PROBLEM TO SOLVE:
The answer must consist only of the lines from the line with "45 | 45 | 69 |" to the line with "um | 21800 um |", both included, exactly as they stand below.

[Dataset excerpts]
########################################

==> wip/raven <==
==> flow/design.v (excerpt) <==
module breakout(
    input  clk,
    input  rst,
    input  rota,
    input  rotb,
    input  de,
    output red,
    output green,
    output blue,
    output hsync,
    output vsync
    );
wire [9:0] xpos;
wire [9:0] ypos;
signal_generator signal_generator_inst(clk, rst, hsync, vsync, xpos, ypos);
game game_inst(clk, rst, xpos, ypos, ~rota, ~rotb, ~de, red, green, blue);
endmodule
export LEC_CHECK = 0
export ABC_AREA = 0
export CAP_MARGIN = 20
export CORE_MARGIN = 2
export CORE_UTILIZATION = 31
export CTS_CLUSTER_DIAMETER = 99
export GPL_ROUTABILITY_DRIVEN = 1
export GPL_TIMING_DRIVEN = 1
export PLACE_DENSITY = 0.5
export SETUP_SLACK_MARGIN = 1.39
export SLEW_MARGIN = 25
create_clock -name core_clock -period 18.1 [get_ports {clk}]
run.sh (not shown) runs the stock make flow with config.mk's settings and CLKGATE_MAP_FILE=.
==> wip/juniper (differences from wip/raven) <==
CORE_UTILIZATION = 71   (was 31)
CTS_CLUSTER_DIAMETER = 256   (was 99)
CTS_CLUSTER_SIZE = 54   (was default)
PLACE_DENSITY = default   (was 0.5)
PLACE_DENSITY_LB_ADDON = 0.25   (was default)
==> flow/constraint.sdc (replaced) <==
create_clock -name core_clock -period 11.2 [get_ports {clk}]
set_input_delay 2.2400 -clock core_clock [delete_from_list [all_inputs] [get_ports {clk}]]
set_output_delay 2.2400 -clock core_clock [all_outputs]
set_load 0.01 [all_outputs]
==> wip/harbor (differences from wip/raven) <==
CORE_UTILIZATION = 72   (was 31)
PLACE_DENSITY = default   (was 0.5)
PLACE_DENSITY_LB_ADDON = 0.0   (was default)
SETUP_SLACK_MARGIN = 1.98   (was 1.39)
==> flow/constraint.sdc (replaced) <==
create_clock -name core_clock -period 7.37 [get_ports {clk}]
set_input_delay 1.4740 -clock core_clock [delete_from_list [all_inputs] [get_ports {clk}]]
set_output_delay 1.4740 -clock core_clock [all_outputs]
set_load 0.01 [all_outputs]
==> comparison table <==
| metric | wip/harbor | wip/juniper | wip/raven |
|---|---|---|---|
| Number of well taps | 188 | 188 | 461 |
| Crit path DRT | 5.90 ns | 8.96 ns | 14.48 ns |
| Total global routing track utilization | 0.366 | 0.355 | 0.173 |
| Number of design-rule violations left by the first detailed-router iteration | 1071 | 1000 | 696 |
| Post-CTS Resized | 31 | 0 | 0 |
| Combinational cell fraction of total power | 0.058 | 0.058 | 0.060 |
| Utilization of the core after routing | 0.806 | 0.782 | 0.345 |
| Setup repair after global routing missed its margin | true | false | false |
| DIE AREA | 16400 um^2 | 16600 um^2 | 37200 um^2 |
| Worst Clk Skew | 0.0132 ns | 0.0187 ns | 0.0126 ns |
| Met3 usage | 0.0764 | 0.0632 | 0.0316 |
| Row count | 45 | 45 | 69 |
| Power per Cell Area | 173 nW/um^2 | 115 nW/um^2 | 68.3 nW/um^2 |
| Routing usage on met2 | 0.597 | 0.575 | 0.273 |
| Multi-input gate area in the final layout | 7070 um^2 | 6920 um^2 | 6940 um^2 |
| Post-DP HPWL | 20000 um | 19900 um | 21800 um |
| Critical path startpoint | game_inst.paddlePosition[3] | game_inst.paddlePosition[4] | game_inst.paddlePosition[4] |
| Reg2Reg Capture Point | game_inst.ballX[9] | game_inst.Ybounce | game_inst.Ybounce |
| Smallest setup slack after layout | 2.01 ns | 3.89 ns | 9.25 ns |
| Placement Setup Slack | 1.44 ns | 4.50 ns | 9.83 ns |
| Cell Int Power | 1.57 mW | 998 uW | 612 uW |
| Fraction of standard cell area that is sequential | 0.309 | 0.313 | 0.305 |
| Leakage component of the power | 4.48 nW | 4.41 nW | 4.39 nW |
| Outcome | timing/DRC/antenna clean | timing/DRC/antenna clean | timing/DRC/antenna clean |
| Relative max-transition margin | 0.301 | 0.268 | 0.272 |
| Signal arrival time at the worst endpoint | 3.89 ns | 5.07 ns | 5.23 ns |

########################################

RESPONSE TO THE TASK:
| Row count | 45 | 45 | 69 |
| Power per Cell Area | 173 nW/um^2 | 115 nW/um^2 | 68.3 nW/um^2 |
| Routing usage on met2 | 0.597 | 0.575 | 0.273 |
| Multi-input gate area in the final layout | 7070 um^2 | 6920 um^2 | 6940 um^2 |
| Post-DP HPWL | 20000 um | 19900 um | 21800 um |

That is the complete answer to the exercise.